- Country: United States
- Language: English
- Genre: Horror short story

Publication
- Published in: Startling Mystery Stories
- Publisher: Health Knowledge, Inc.
- Media type: Print
- Publication date: 1967

Chronology
| The 43rd Dream | Cain Rose Up |

= The Glass Floor =

Short story by Stephen King

"The Glass Floor" is a short story by Stephen King, first published in the autumn 1967 issue of Startling Mystery Stories. It was King's first professional sale.

== Plot summary ==
Charles Wharton visits Anthony Reynard, the recently widowed husband of Wharton's sister Janine, in his Victorian mansion, the appearance of which unsettles Wharton. Reynard tells Wharton that Janine died by falling off a ladder while dusting the mansion's East Room, breaking her neck. When Wharton asks to see the room, Reynard refuses, telling him the door to the room has been plastered over. When Wharton protests, Reynard's elderly housekeeper Louise explains that the East Room – which has a floor made entirely out of mirror glass – is regarded as "dangerous".

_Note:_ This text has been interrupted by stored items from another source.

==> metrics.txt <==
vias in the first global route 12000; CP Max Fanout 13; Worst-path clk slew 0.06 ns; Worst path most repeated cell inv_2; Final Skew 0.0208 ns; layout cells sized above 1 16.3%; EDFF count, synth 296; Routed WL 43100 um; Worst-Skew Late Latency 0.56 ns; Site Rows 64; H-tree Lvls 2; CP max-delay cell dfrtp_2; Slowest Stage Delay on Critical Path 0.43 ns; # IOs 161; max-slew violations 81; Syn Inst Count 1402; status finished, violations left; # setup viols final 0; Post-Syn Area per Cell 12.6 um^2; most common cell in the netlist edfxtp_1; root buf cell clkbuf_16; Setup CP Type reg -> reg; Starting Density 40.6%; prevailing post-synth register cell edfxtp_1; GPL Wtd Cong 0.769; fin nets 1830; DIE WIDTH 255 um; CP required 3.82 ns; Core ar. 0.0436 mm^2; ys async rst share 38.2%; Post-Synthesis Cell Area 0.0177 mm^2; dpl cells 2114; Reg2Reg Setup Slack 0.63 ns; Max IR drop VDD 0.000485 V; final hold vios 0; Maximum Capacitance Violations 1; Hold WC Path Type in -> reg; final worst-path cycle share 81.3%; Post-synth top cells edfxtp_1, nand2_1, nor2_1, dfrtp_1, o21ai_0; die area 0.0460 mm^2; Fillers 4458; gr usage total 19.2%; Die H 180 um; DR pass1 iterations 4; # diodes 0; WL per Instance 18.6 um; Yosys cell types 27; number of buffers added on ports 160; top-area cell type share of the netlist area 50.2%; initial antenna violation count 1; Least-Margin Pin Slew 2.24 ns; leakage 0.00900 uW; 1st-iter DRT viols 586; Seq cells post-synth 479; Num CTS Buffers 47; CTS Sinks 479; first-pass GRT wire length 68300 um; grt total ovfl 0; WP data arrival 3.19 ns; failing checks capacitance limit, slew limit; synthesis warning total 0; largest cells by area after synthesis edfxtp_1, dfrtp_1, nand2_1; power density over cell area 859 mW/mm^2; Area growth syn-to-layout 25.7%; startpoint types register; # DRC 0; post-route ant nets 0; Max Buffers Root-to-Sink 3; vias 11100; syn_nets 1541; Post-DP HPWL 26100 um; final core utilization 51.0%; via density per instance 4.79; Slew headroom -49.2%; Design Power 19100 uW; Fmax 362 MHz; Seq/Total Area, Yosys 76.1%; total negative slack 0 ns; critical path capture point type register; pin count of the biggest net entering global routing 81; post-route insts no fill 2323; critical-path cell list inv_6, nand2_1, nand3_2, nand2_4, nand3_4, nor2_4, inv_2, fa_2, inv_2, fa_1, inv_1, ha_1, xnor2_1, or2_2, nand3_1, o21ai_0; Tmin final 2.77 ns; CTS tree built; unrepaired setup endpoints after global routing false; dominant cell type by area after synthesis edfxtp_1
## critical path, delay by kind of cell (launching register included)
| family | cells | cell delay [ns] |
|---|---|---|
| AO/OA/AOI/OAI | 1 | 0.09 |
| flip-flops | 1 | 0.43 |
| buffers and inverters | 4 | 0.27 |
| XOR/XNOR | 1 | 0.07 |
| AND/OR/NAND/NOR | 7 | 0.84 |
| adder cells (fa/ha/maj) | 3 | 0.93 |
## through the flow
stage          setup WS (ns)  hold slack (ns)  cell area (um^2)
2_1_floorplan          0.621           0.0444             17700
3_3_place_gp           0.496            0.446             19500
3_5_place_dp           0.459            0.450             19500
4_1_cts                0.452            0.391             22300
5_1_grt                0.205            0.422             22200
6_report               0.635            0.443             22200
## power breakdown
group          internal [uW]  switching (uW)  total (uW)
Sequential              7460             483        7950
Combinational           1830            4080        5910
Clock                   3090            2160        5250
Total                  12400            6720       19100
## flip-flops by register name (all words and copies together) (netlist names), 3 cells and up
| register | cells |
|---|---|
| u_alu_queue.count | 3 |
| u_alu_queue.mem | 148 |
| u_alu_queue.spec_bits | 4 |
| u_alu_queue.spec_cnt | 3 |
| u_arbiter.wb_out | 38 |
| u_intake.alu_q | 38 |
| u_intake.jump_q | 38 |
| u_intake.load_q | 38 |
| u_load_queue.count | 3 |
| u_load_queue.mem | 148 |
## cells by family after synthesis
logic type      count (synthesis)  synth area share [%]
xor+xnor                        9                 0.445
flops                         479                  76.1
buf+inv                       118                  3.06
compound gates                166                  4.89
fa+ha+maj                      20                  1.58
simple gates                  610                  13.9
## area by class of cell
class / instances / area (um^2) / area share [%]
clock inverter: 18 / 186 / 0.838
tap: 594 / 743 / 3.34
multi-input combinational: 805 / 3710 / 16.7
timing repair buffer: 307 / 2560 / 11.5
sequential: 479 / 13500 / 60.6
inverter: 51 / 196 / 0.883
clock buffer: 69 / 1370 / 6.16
--- config.mk ---
export PLATFORM = sky130hd
export DESIGN_NAME = udp_axi_cmd
export DESIGN_NICKNAME = d
export VERILOG_FILES = /design/src/rtl/axi_pkg.sv /design/src/rtl/udp_cmd_pkg.sv /design/src/rtl/sync_fifo.sv /design/src/rtl/udp_frame_parser.sv /design/src/rtl/axi_addr_issuer.sv /design/src/rtl/axi_wdata_streamer.sv /design/src/rtl/udp_axi_cmd.sv
export SDC_FILE = /design/constraint.sdc
export NUM_CORES = 2
export LEC_CHECK = 0
export BUFFER_PORTS_ARGS = -buffer_cell sky130_fd_sc_hd__buf_2
export CORE_ASPECT_RATIO = 0.6
export CORE_UTILIZATION = 63
export DETAILED_ROUTE_END_ITERATION = 6
export PLACE_DENSITY = 0.88
export SYNTH_ARGS = -nofsm -noshare
export SYNTH_HDL_FRONTEND = slang
export SYNTH_HIERARCHICAL = 1
export SYNTH_SLANG_ARGS = --single-unit
--- constraint.sdc ---
create_clock -name gmii_rx_clk -period 6 [get_ports gmii_rx_clk]
set_input_delay 1.2 -clock gmii_rx_clk [delete_from_list [all_inputs] [get_ports gmii_rx_clk]]
set_output_delay 1.2 -clock gmii_rx_clk [all_outputs]
set_load 0.005 [all_outputs]
--- src/rtl/axi_pkg.sv ---
`default_nettype none

package axi_pkg;

    localparam int DATA_W  = 32;            // write data bus
    localparam int ID_W    = 2;             // transaction id
    localparam int LEN_W   = 8;             // beats minus one
    localparam int ADDR_W  = 32;
    localparam int BURST_W = 2;
    localparam int STRB_W  = DATA_W / 8;    // one strobe per byte

    localparam logic [STRB_W-1:0] STRB_ALL = '1;    // every byte lane valid

    localparam logic [BURST_W-1:0] BURST_FIXED = 2'b00;
    localparam logic [BURST_W-1:0] BURST_INCR  = 2'b01;
    localparam logic [BURST_W-1:0] BURST_WRAP  = 2'b10;

    // aw and ar carry the same fields, 44 bits
    typedef struct packed {
        logic [ID_W-1:0]    id;
        logic [ADDR_W-1:0]  addr;
        logic [LEN_W-1:0]   len;
        logic [BURST_W-1:0] burst;
    } axi_aw_t;

    typedef struct packed {
        logic [DATA_W-1:0] data;
        logic [STRB_W-1:0] strb;
        logic              last;    // final beat of the data frame
    } axi_w_t;

endpackage

`default_nettype wire

--- src/rtl/udp_cmd_pkg.sv ---
`default_nettype none

package udp_cmd_pkg;

    localparam int WORD_W = 32;     // one udp_rx_data word
    localparam int TAG_W  = 8;      // top byte of a word

    localparam logic [TAG_W-1:0] TAG_CMD  = 8'h00;  // command frame / valid header
    localparam logic [TAG_W-1:0] TAG_DATA = 8'hff;  // data frame marker

    localparam int DESC_DEPTH = 16;     // per address FIFO
    localparam int BEAT_DEPTH = 64;     // write data FIFO

    // high word arrives first, so tag sits in bits 63:56
    typedef struct packed {
        logic [TAG_W-1:0]            tag;       // 63:56
        logic [axi_pkg::BURST_W-1:0] burst;     // 55:54
        logic [axi_pkg::ID_W-1:0]    id;        // 53:52
        logic [2:0]                  rsvd_hi;   // 51:49
        logic                        wr;        // 48, 1 = aw, 0 = ar
        logic [axi_pkg::LEN_W-1:0]   len;       // 47:40
        logic [7:0]                  rsvd_lo;   // 39:32
        logic [axi_pkg::ADDR_W-1:0]  addr;      // 31:0
    } cmd_header_t;

endpackage

`default_nettype wire

--- src/rtl/sync_fifo.sv ---
`timescale 1ns/1ns
`default_nettype none

module sync_fifo #(
    parameter type payload_t = logic [7:0],
    parameter int  DEPTH     = 16           // power of two
) (
    input  wire           gmii_rx_clk,
    input  wire           rstn,
    input  wire           push,
    input  wire payload_t push_data,
    input  wire           pop,
    output payload_t      head,             // show-ahead, valid when !empty
    output logic          empty,
    output logic          full
);

    localparam int AW = $clog2(DEPTH);

    payload_t       mem [DEPTH];
    logic [AW-1:0]  wr_ptr;
    logic [AW-1:0]  rd_ptr;
    logic [AW:0]    count;                  // one extra bit to tell full from empty
    logic           do_push;
    logic           do_pop;

    assign do_push = push && !full;         // overflow drops the entry
    assign do_pop  = pop && !empty;
    assign empty   = count == '0;
    assign full    = count == (AW+1)'(DEPTH);
    assign head    = mem[rd_ptr];

    always_ff @(posedge gmii_rx_clk or negedge rstn) begin
        if (!rstn) begin
            wr_ptr <= '0;
            rd_ptr <= '0;
            count  <= '0;
        end else begin
            if (do_push) wr_ptr <= wr_ptr + 1'b1;   // wraps at DEPTH
            if (do_pop) rd_ptr <= rd_ptr + 1'b1;
            case ({do_push, do_pop})
                2'b10:   count <= count + 1'b1;
                2'b01:   count <= count - 1'b1;
                default: count <= count;            // both or neither
            endcase
        end
    end

    always_ff @(posedge gmii_rx_clk) begin
        if (do_push) mem[wr_ptr] <= push_data;
    end

endmodule

`default_nettype wire

--- src/rtl/udp_frame_parser.sv ---
`timescale 1ns/1ns
`default_nettype none

module udp_frame_parser (
    input  wire                              gmii_rx_clk,
    input  wire                              rstn,
    input  wire                              udp_rx_en,
    input  wire                              udp_rx_done,
    input  wire [udp_cmd_pkg::WORD_W-1:0]    udp_rx_data,
    output logic                             aw_push,
    output axi_pkg::axi_aw_t                 aw_desc,
    output logic                             ar_push,
    output axi_pkg::axi_aw_t                 ar_desc,
    output logic                             w_push,
    output axi_pkg::axi_w_t                  w_beat
);

    typedef enum logic [1:0] {
        st_idle,        // waiting for the first word of a frame
        st_cmd,         // header pairs
        st_data,        // write beats
        st_skip         // unknown tag, wait for done
    } state_t;

    state_t                             state;
    logic                               odd;        // high word held, low word next
    logic [udp_cmd_pkg::WORD_W-1:0]     hi_word;
    logic [udp_cmd_pkg::TAG_W-1:0]      word_tag;
    udp_cmd_pkg::cmd_header_t           hdr;
    axi_pkg::axi_aw_t                   desc_q;     // shared by both address FIFOs
    logic                               pair_done;

    assign word_tag  = udp_rx_data[udp_cmd_pkg::WORD_W-1 -: udp_cmd_pkg::TAG_W];
    assign hdr       = {hi_word, udp_rx_data};      // only meaningful on the low word
    assign pair_done = udp_rx_en && state == st_cmd && odd;
    assign aw_desc   = desc_q;
    assign ar_desc   = desc_q;                      // push strobe picks the FIFO

    always_ff @(posedge gmii_rx_clk or negedge rstn) begin
        if (!rstn) begin
            state   <= st_idle;
            odd     <= 1'b0;
            aw_push <= 1'b0;
            ar_push <= 1'b0;
            w_push  <= 1'b0;
        end else begin
            aw_push <= 1'b0;        // single-cycle strobes
            ar_push <= 1'b0;
            w_push  <= 1'b0;
            if (udp_rx_en) begin
                case (state)
                    st_idle: begin
                        odd <= word_tag == udp_cmd_pkg::TAG_CMD;  // first word is a high word
                        if (word_tag == udp_cmd_pkg::TAG_CMD) state <= st_cmd;
                        else if (word_tag == udp_cmd_pkg::TAG_DATA) state <= st_data;
                        else state <= st_skip;
                    end
                    st_cmd: begin
                        odd <= !odd;
                        if (odd && hdr.tag == udp_cmd_pkg::TAG_CMD) begin
                            aw_push <= hdr.wr;      // bit 48 picks the channel
                            ar_push <= !hdr.wr;
                        end
                    end
                    st_data: w_push <= 1'b1;        // marker already dropped in idle
                    default: ;                      // skip ignores the word
                endcase
                if (udp_rx_done) state <= st_idle;  // odd last word falls away here
            end
        end
    end

    // payload side, no reset
    always_ff @(posedge gmii_rx_clk) begin
        if (udp_rx_en && !(state == st_cmd && odd)) hi_word <= udp_rx_data;
        if (pair_done) begin
            desc_q <= '{id: hdr.id, addr: hdr.addr, len: hdr.len, burst: hdr.burst};
        end
        if (udp_rx_en && state == st_data) begin
            w_beat <= '{data: udp_rx_data, strb: axi_pkg::STRB_ALL, last: udp_rx_done};
        end
    end

endmodule

`default_nettype wire

--- src/rtl/axi_addr_issuer.sv ---
`timescale 1ns/1ns
`default_nettype none

module axi_addr_issuer (
    input  wire                   gmii_rx_clk,
    input  wire                   rstn,
    input  wire axi_pkg::axi_aw_t fifo_head,
    input  wire                   fifo_empty,
    input  wire                   ready,
    output logic                  fifo_pop,
    output axi_pkg::axi_aw_t      desc,
    output logic                  valid
);

    // take a new descriptor only while nothing is offered
    assign fifo_pop = !valid && !fifo_empty;

    always_ff @(posedge gmii_rx_clk or negedge rstn) begin
        if (!rstn) begin
            valid <= 1'b0;
        end else if (valid) begin
            if (ready) valid <= 1'b0;       // handshake done, go idle
        end else if (!fifo_empty) begin
            valid <= 1'b1;                  // same edge as the pop
        end
    end

    // held stable for the whole offer
    always_ff @(posedge gmii_rx_clk) begin
        if (fifo_pop) desc <= fifo_head;
    end

endmodule

`default_nettype wire

--- src/rtl/axi_wdata_streamer.sv ---
`timescale 1ns/1ns
`default_nettype none

module axi_wdata_streamer (
    input  wire                  gmii_rx_clk,
    input  wire                  rstn,
    input  wire axi_pkg::axi_w_t fifo_head,
    input  wire                  fifo_empty,
    input  wire                  w_ready,
    input  wire                  b_valid,
    output logic                 fifo_pop,
    output axi_pkg::axi_w_t      w,
    output logic                 w_valid,
    output logic                 b_ready
);

    logic load;

    // stage empty, or its beat leaves this cycle
    assign load     = !fifo_empty && (!w_valid || w_ready);
    assign fifo_pop = load;

    always_ff @(posedge gmii_rx_clk or negedge rstn) begin
        if (!rstn) begin
            w_valid <= 1'b0;
            b_ready <= 1'b0;
        end else begin
            if (load) begin
                w_valid <= 1'b1;            // back-to-back, no bubble
            end else if (w_ready) begin
                w_valid <= 1'b0;            // handed off, nothing queued
            end
            // arm after reset, re-arm on each dropped response
            if (!b_ready || b_valid) b_ready <= 1'b1;
        end
    end

    always_ff @(posedge gmii_rx_clk) begin
        if (load) w <= fifo_head;
    end

endmodule

`default_nettype wire

--- src/rtl/udp_axi_cmd.sv ---
`timescale 1ns/1ns
`default_nettype none

module udp_axi_cmd (
    input  wire                           gmii_rx_clk,
    input  wire                           rstn,
    input  wire                           udp_rx_en,
    input  wire                           udp_rx_done,
    input  wire [udp_cmd_pkg::WORD_W-1:0] udp_rx_data,
    input  wire                           aw_ready,
    input  wire                           ar_ready,
    input  wire                           w_ready,
    input  wire                           b_valid,
    output axi_pkg::axi_aw_t              aw,
    output logic                          aw_valid,
    output axi_pkg::axi_aw_t              ar,
    output logic                          ar_valid,
    output axi_pkg::axi_w_t               w,
    output logic                          w_valid,
    output logic                          b_ready
);

    logic             aw_push;      // parser side
    logic             ar_push;
    logic             w_push;
    axi_pkg::axi_aw_t aw_desc;
    axi_pkg::axi_aw_t ar_desc;
    axi_pkg::axi_w_t  w_beat;

    axi_pkg::axi_aw_t aw_head;      // FIFO heads
    axi_pkg::axi_aw_t ar_head;
    axi_pkg::axi_w_t  w_head;
    logic             aw_empty;
    logic             ar_empty;
    logic             w_empty;
    logic             aw_pop;
    logic             ar_pop;
    logic             w_pop;

    udp_frame_parser i_parser (
        .gmii_rx_clk (gmii_rx_clk),
        .rstn        (rstn),
        .udp_rx_en   (udp_rx_en),
        .udp_rx_done (udp_rx_done),
        .udp_rx_data (udp_rx_data),
        .aw_push     (aw_push),
        .aw_desc     (aw_desc),
        .ar_push     (ar_push),
        .ar_desc     (ar_desc),
        .w_push      (w_push),
        .w_beat      (w_beat)
    );

    sync_fifo #(
        .payload_t (axi_pkg::axi_aw_t),
        .DEPTH     (udp_cmd_pkg::DESC_DEPTH)
    ) i_aw_fifo (
        .gmii_rx_clk (gmii_rx_clk),
        .rstn        (rstn),
        .push        (aw_push),
        .push_data   (aw_desc),
        .pop         (aw_pop),
        .head        (aw_head),
        .empty       (aw_empty),
        .full        ()             // overflow handled inside, no back-pressure
    );

    sync_fifo #(
        .payload_t (axi_pkg::axi_aw_t),
        .DEPTH     (udp_cmd_pkg::DESC_DEPTH)
    ) i_ar_fifo (
        .gmii_rx_clk (gmii_rx_clk),
        .rstn        (rstn),
        .push        (ar_push),
        .push_data   (ar_desc),
        .pop         (ar_pop),
        .head        (ar_head),
        .empty       (ar_empty),
        .full        ()
    );

    sync_fifo #(
        .payload_t (axi_pkg::axi_w_t),
        .DEPTH     (udp_cmd_pkg::BEAT_DEPTH)
    ) i_w_fifo (
        .gmii_rx_clk (gmii_rx_clk),
        .rstn        (rstn),
        .push        (w_push),
        .push_data   (w_beat),
        .pop         (w_pop),
        .head        (w_head),
        .empty       (w_empty),
        .full        ()
    );

    axi_addr_issuer i_aw_issuer (
        .gmii_rx_clk (gmii_rx_clk),
        .rstn        (rstn),
        .fifo_head   (aw_head),
        .fifo_empty  (aw_empty),
        .ready       (aw_ready),
        .fifo_pop    (aw_pop),
        .desc        (aw),
        .valid       (aw_valid)
    );

    axi_addr_issuer i_ar_issuer (
        .gmii_rx_clk (gmii_rx_clk),
        .rstn        (rstn),
        .fifo_head   (ar_head),
        .fifo_empty  (ar_empty),
        .ready       (ar_ready),
        .fifo_pop    (ar_pop),
        .desc        (ar),
        .valid       (ar_valid)
    );

    axi_wdata_streamer i_w_streamer (
        .gmii_rx_clk (gmii_rx_clk),
        .rstn        (rstn),
        .fifo_head   (w_head),
        .fifo_empty  (w_empty),
        .w_ready     (w_ready),
        .b_valid     (b_valid),
        .fifo_pop    (w_pop),
        .w           (w),
        .w_valid     (w_valid),
        .b_ready     (b_ready)
    );

endmodule

`default_nettype wire

* After elaboration in Yosys (flattened, before gate mapping)
Memory sizes are Yosys's and may differ from the RTL's. A register that Yosys moved wholly into a read port is not among the register bits. Index checks and enable logic that the tools add are counted.
Cells by class: add/subtract/negate cells 12, equality and inequality tests 12, mux-type cells 30, reductions and logical operators 44
Operators with widths (count):
- $mux 1 | 23
- $pmux 5 s2 | 2
- $add 4x1->4 const B | 4
- $logic_not 8->1 | 2
- $logic_and 1x1->1 | 15
- $pmux 7 s2 | 1
- $logic_not 1->1 | 13
- $add 6x1->6 const B | 2
- $reduce_bool 2->1 | 6
- $add 5x1->5 const B | 2
- $eq 5x5->1 const B | 2
- $logic_not 5->1 | 2
- $sub 5x1->5 const B | 2
- $eq 2x1->1 const B | 4
- $eq 2x2->1 const B | 4
- $eq 8x8->1 const B | 1
- $add 7x1->7 const B | 1
- $eq 7x7->1 const B | 1
- $logic_not 7->1 | 1
- $sub 7x1->7 const B | 1
- $mux 2 | 3
- $reduce_and 2->1 | 2
- $logic_not 2->1 | 1
- $logic_or 1x1->1 | 2
- $pmux 1 s2 | 1
Storage, ports and cells: bits in registers 168, bits in writable memories 3520, input port bits 40, output and inout port bits 129, word-level logic and storage cells 127, memories kept 3
Memory list:
- i_w_fifo.mem | depth 64, width 33, rd ports 1, clocked after memory_dff 1, wr ports 1, RTL line sync_fifo.sv:20 | payload_t mem [DEPTH];
- i_ar_fifo.mem | depth 16, width 44, rd ports 1, clocked after memory_dff 1, wr ports 1, RTL line sync_fifo.sv:20
- i_aw_fifo.mem | depth 16, width 44, rd ports 1, clocked after memory_dff 1, wr ports 1, RTL line sync_fifo.sv:20

* Depth between registers and ports, before layout
depth after elaboration 6, depth in mapped cells 15

* Cells and area by module
The synthesis kept the hierarchy.
Modules (own cells, without submodules):
- sync_fifo (i_w_fifo) | times used 1, cells an instance 4019, area an instance 91607.9 um^2
- sync_fifo (i_ar_fifo) | times used 1, cells an instance 1401, area an instance 27889.2 um^2
- sync_fifo (i_aw_fifo) | times used 1, cells an instance 1401, area an instance 27839.2 um^2
- udp_frame_parser | times used 1, cells an instance 175, area an instance 3614.7 um^2
- axi_addr_issuer | times used 2, cells an instance 47, area an instance 1360.1 um^2
- axi_wdata_streamer | times used 1, cells an instance 44, area an instance 1189.9 um^2

* Worst setup path before layout
OpenSTA, ideal clock, no wires.
path kind input port to flip-flop, from in w_ready, to reg i_w_fifo.count[6], setup time 0.079 ns, arrival time 4.561 ns, setup slack 1.360 ns, stages 12, path buffers 1, cell sequence inv_1 > a21oi_2 > nor2b_1 > clkbuf_1 > ha_1 > ha_1 > nor2b_1 > o21ai_0 > a21boi_0 > or4_1 > nand3_1 > xor2_1
Between the ends: cells in the longest elaborated chain, start to end 5
Ends and longest elaborated chain:
- start, declared | RTL line udp_axi_cmd.sv:12 | input wire w_ready,
- $logic_or 1x1->1 * | RTL line axi_wdata_streamer.sv:20 | assign load = !fifo_empty && (!w_valid || w_ready);
- $logic_and 1x1->1 * | RTL line axi_wdata_streamer.sv:20
- net w_pop | RTL line udp_axi_cmd.sv:38 | logic w_pop;
- $logic_and 1x1->1 * | RTL line sync_fifo.sv:28 | assign do_pop = pop && !empty;
- net i_w_fifo.do_pop | RTL line sync_fifo.sv:25 | logic do_pop;
- $eq 2x1->1 / $eq 2x2->1 (equally long branches) | RTL line sync_fifo.sv:41 | case ({do_push, do_pop})
- $pmux 7 s2 / $reduce_bool 2->1 (equally long branches)
- end signal, assigned | RTL line sync_fifo.sv:42 | 2'b10: count <= count + 1'b1;
- end signal, assigned | RTL line sync_fifo.sv:43 | 2'b01: count <= count - 1'b1;
- end signal, assigned | RTL line sync_fifo.sv:44 | default: count <= count;
- end, declared | RTL line sync_fifo.sv:23 | logic [AW:0] count;
The timed path passes the listed nets; every way through them passes the cells marked *. A chain may end at the register's enable or synchronous reset.

* Worst setup path in the final report
from reg i_w_fifo.count[0], to reg i_w_fifo.count[6]
Between the ends: cells in the longest elaborated chain, start to end 6
Ends and longest elaborated chain:
- $logic_not 7->1 * | RTL line sync_fifo.sv:29 | assign empty = count == '0;
- net w_empty | RTL line udp_axi_cmd.sv:35 | logic w_empty;
- $logic_not 1->1 * | RTL line axi_wdata_streamer.sv:20
- $logic_and 1x1->1 * | RTL line axi_wdata_streamer.sv:20
- net w_pop | RTL line udp_axi_cmd.sv:38
- $logic_and 1x1->1 * | RTL line sync_fifo.sv:28
- $eq 2x1->1 / $eq 2x2->1 (equally long branches) | RTL line sync_fifo.sv:41
- $pmux 7 s2 / $reduce_bool 2->1 (equally long branches)
Marked as above.

==> results.toml <==
[cts]
cts_tree = "built"
cts_setup_buffers = 0
root_buffer = "clkbuf_16"
clock_sinks = 4054
clk-insertion-delay-late_ns = 0.92
htree_levels = 5
hold_buffers = 0
cts_max_path_buffers = 4
numCtsBuffers = 343
cts_resized = 0
clkTransAtPathRegs_ns = 0.07

[timing]
period_share_pct = 74.4
worst_pin_slew_ns = 1.47
rsz0062_at_grt = "no"
fin_tns_setup_ns = 0
postLayoutSetupSlackWorst_ns = 1.53
finalClockSkew_ns = 0.0911
timing.final.crit_period_ns = 4.47
drv_slew = 0
fmax_ghz = 0.224
hold_viol_final = 0
setup_viol = 0
slew_headroom_pct = 1.72

[grt]
grt_usage_pct = 35.8
grt_pass1_wl_um = 622000
grt_max_degree = 122
grt_pass1_vias = 84600
grt_antenna_before_repair = 30
grt_overflow_total = 0

[final_layout]
mostFrequentLayoutCells = "edfxtp_1 (3,999), mux4_2 (761), mux2i_1 (453)"
final_cell_area_um2 = 171000
final_nets = 7493
stdcell_count = 11000
syn_to_final_growth_pct = 10.4
layout_commonest_cell = "edfxtp_1"
drive_above_1_share_pct = 23.9

[route]
drtPass1Iterations = 7
viasPerCell = 7.61
drtIter0Drc = 16900
num_vias = 83600
ant_nets = 0
drc = 0
post_drt_wl_per_cell_um = 40.4
drt_wl_total_um = 444000

[outcome]
outcome = "completed"

[logic_synthesis]
synth.yosys.warnings = 6
avgSynthCellArea_um2 = 21.7
synthCells = 7131
synth_area_um2 = 155000

[pwr]
ir_drop_v = 0.000370
power_density_nw_per_um2 = 397
leakage_uw = 0.0529
total_power_uw = 67900

[place]
hpwl_um = 224000
pre_cts_ws_ns = 1.84
numPortBuffers = 167
place_inst = 10300
place_area_um2 = 160000
gp_congestion = 0.854

[setup_path]
max_stage_delay_ns = 0.64
cp-start-kind = "flip-flop"
cp.required_ns = 6.76
slowest_stage = "nor4_1"
crit_path_max_fanout = 8
cp-end-kind = "flip-flop"
path_class = "reg -> reg"
crit_top_cell = "nor2b_1"
crit_chain = "nor4_1, nand2_1, nor2_1, a21oi_4, nor2b_1, ha_1, inv_1, fa_1, nor2b_1, o21ai_0, a21boi_0, or4_1, nand3_1, xor2_1"
crit_arrival_ns = 5.23

[hold_path]
holdCritPathClass = "reg -> reg"

[floorplanning]
core-area_um2 = 243000
start_util_pct = 63.6
ios = 169
die_y_um = 386
die_area_um2 = 248000
fp.dieW_um = 642
std_cell_rows = 140

[run]
cap_violations = 0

At Wharton's insistence, Reynard gives him a trowel and allows him to reopen the East Room, refusing to watch. Upon entering the room, Wharton is quickly disoriented by the mirrored floor; fancying that he is standing in mid-air, he panics because of experiencing a strange, trance-like vertigo, and calls for help. Reynard finds Wharton's body lying in the middle of the room; he removes it using a pole hook, leaving a small pool of blood on both the floor and ceiling. As he prepares to once again plaster the East Room shut, Reynard wonders "if there was really a mirror there at all".

== Publication ==
King wrote "The Glass Floor" in the summer of 1967 at the age of 19 as a sophomore. King was inspired to write the story when "...for no reason at all I began to wonder what it would be like to stand in a room whose floor was a mirror. The image was so intriguing that writing the story became a necessity." It was the first of several submissions over the course of two years to magazine editor Robert A. W. Lowndes to be accepted for publication. King earned $35 for the story, marking his first professional earnings from writing. "The Glass Floor" was first published in the autumn 1967 issue of Startling Mystery Stories. It was later republished (with some minor amendments) in issue #298 of Weird Tales in autumn 1990 and in issue #68 of Cemetery Dance in December 2012. A copy of the Starling Mystery Stories issue is held (with other papers of King's) in the Raymond H. Fogler Library at the University of Maine. In 2020, it was published as part of the trade hardcover Best of Cemetery Dance 2. In 2020, "The Glass Floor" was included in a deluxe edition of Night Shift published by Cemetery Dance Publications.

== Reception ==
Michael R. Collings described "The Glass Floor" as "derivative, depending upon Poe and Lovecraft for its situational and atmospheric horror", while regarding it as an improvement on the "workaday prose" of King's earlier work. Reviewing King's second professional sale, "The Reaper's Image", he noted that King "allow[ed] the mystery of the Delver mirror to develop its own power rather than imposing a mystery upon the characters, as he had done in 'The Glass Floor'." Collings describes the mirrored floor from the story as an example of King's "fascination with the deadly effects of 'machines'", noting that "human responses rather than the artifact itself generate the specific horror". Collings and David Engebretson suggested that "the reader can see reflected the potential Stephen King was about to fulfill". Darrell Schweitzer described "The Reaper's Image" as "quite similar to 'The Glass Floor', but [...] told more skilfully". Joseph Maddrey described the story as "an Edgar Allan Poe pastiche". George Beahm also regarded "The Glass Floor" as "derivative", but judged it to be "a first effort that requires no apology".

Revisiting the story after 23 years in 1990, King described the first several pages as "clumsy and badly written - clearly the product of an unformed story-teller's mind" but judged the climax to be "better than I remembered" with "a genuine frisson".

Rocky Wood notes two seeming factual errors in the story: Reynard's mansion bears the date 1770 but is contrastingly described as "Victorian" (1770 being part of the Georgian era) and "Revolutionary War vintage" (the American Revolutionary War lasting from 1775 to 1783).